"Howard Waldrop - The Dynasters" - читать интересную книгу автора (Waldrop Howard)


"Uh-oh," said Nunu.

She ran back to the cave as fast as she could through the thick snow, putting
her feet in the holes she'd made coming out.

"Quick!" she said. "Stoop-shouldered guys big jaws coming!"

They grabbed their clubs and pointy sticks and all ran to the top of the cliffs.

Out a ways on the mud and sand ramp that divided the two parts of the Big Water,
which stretched out toward the land far away you could almost see when it was
clear, men were coming.

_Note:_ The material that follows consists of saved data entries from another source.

<file path="config.mk">
export PLATFORM = sky130hd
export DESIGN_NAME = regfile_sb
export DESIGN_NICKNAME = d
export VERILOG_FILES = /design/src/rtl/regfile_sb.sv
export SDC_FILE = /design/constraint.sdc
export NUM_CORES = 2
export LEC_CHECK = 0
export CAP_MARGIN = 10
export CORE_ASPECT_RATIO = 0.7
export CORE_MARGIN = 5
export CORE_UTILIZATION = 50
export CTS_BUF_LIST = sky130_fd_sc_hd__clkbuf_8
export DETAILED_ROUTE_END_ITERATION = 8
export PLACE_DENSITY_LB_ADDON = 0.1
export SYNTH_ARGS = -nofsm -noshare
export SYNTH_HDL_FRONTEND = slang
export SYNTH_SLANG_ARGS = --single-unit
</file>
<file path="constraint.sdc">
create_clock -name clk -period 4.2 [get_ports clk]
set_input_delay 0.84 -clock clk [delete_from_list [all_inputs] [get_ports clk]]
set_output_delay 0.84 -clock clk [all_outputs]
set_load 0.01 [all_outputs]
</file>
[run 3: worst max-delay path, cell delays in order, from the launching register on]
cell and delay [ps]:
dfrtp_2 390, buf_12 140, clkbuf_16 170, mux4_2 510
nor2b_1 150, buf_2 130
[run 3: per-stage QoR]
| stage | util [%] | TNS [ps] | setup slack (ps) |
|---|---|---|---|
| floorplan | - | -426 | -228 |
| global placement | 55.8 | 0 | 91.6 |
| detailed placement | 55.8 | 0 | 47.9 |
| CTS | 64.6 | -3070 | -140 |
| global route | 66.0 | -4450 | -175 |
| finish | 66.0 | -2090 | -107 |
File: src/rtl/jpeg_bit_buffer.sv
// Left-aligned bit shift buffer with a bit-count register. It supports a byte
// append, a left shift (consume) in the same cycle, and a full flush.
module jpeg_bit_buffer
   import jpeg_pkg::*;
#(
   parameter int BUF_W  = 32,
   parameter int PEEK_W = 16,
   parameter int CNT_W  = $clog2(BUF_W + 1)
) (
   input  logic              clock,
   input  logic              reset_n,
   input  logic              append_en,
   input  logic [7:0]        append_byte,
   input  logic [4:0]        shift_len,
   input  logic              flush,
   output logic [PEEK_W-1:0] peek_bits,
   output logic [CNT_W-1:0]  bits_avail
);

   logic [BUF_W-1:0] buf_q, buf_d;
   logic [CNT_W-1:0] cnt_q, cnt_d;
   logic [CNT_W-1:0] base;

   // Bits past the count are always zero, so a shifted-in byte can be OR-ed
   // into place at the post-consume boundary.
   always_comb begin
      base  = cnt_q - CNT_W'(shift_len);
      buf_d = buf_q << shift_len;
      cnt_d = base;
      if (append_en) begin
         buf_d = buf_d | ({append_byte, {(BUF_W-8){1'b0}}} >> base);
         cnt_d = base + CNT_W'(8);
      end
      if (flush) begin
         buf_d = '0;
         cnt_d = '0;
      end
   end

   always_ff @(posedge clock or negedge reset_n) begin
      if (!reset_n) begin
         buf_q <= '0;
         cnt_q <= '0;
      end else begin
         buf_q <= buf_d;
         cnt_q <= cnt_d;
      end
   end

   assign peek_bits  = buf_q[BUF_W-1 -: PEEK_W];
   assign bits_avail = cnt_q;

endmodule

They could see their big jaws this far away, and their
skins flapped around them, dark in the breeze.

Mo counted.

"We more," he said.

"Get 'em," said Ug.

Afterwards, they found that the big jaws belonged to the men themselves, and
admired them. They were large and were out in front of the mouth. Some of the
children wobbled those of the dead ones -- yaga yaga yaga. Their teeth were all
different too, the front ones not as sharp.

But the skins, which had flapped and fluttered around them while they were
fighting, were not theirs at all. They belonged to dead animals. They could be
taken off the stoop-shouldered men.

Ug wrapped one around himself. After a while he said, "Hey! This warm!"

They rushed to grab them.

Mo was looking at the sandy causeway.

"Next time, bring more," he said, pointing toward the far land. "They tough.
Take long time die."

Ug had two skins wrapped around him. He danced.

"Hey!" he said. "What have supper?"

Nu looked for the bug crawling in the fur of his leg, found it, pinched it to
pieces.

It was his time to watch from the top of the tall cliffs as he had done many
many times before in his youth and early manhood. Now he had children of his
own. The stoop-shouldered guys big jaws never had come back. It had gotten
colder, though there had been a few golden summers in there.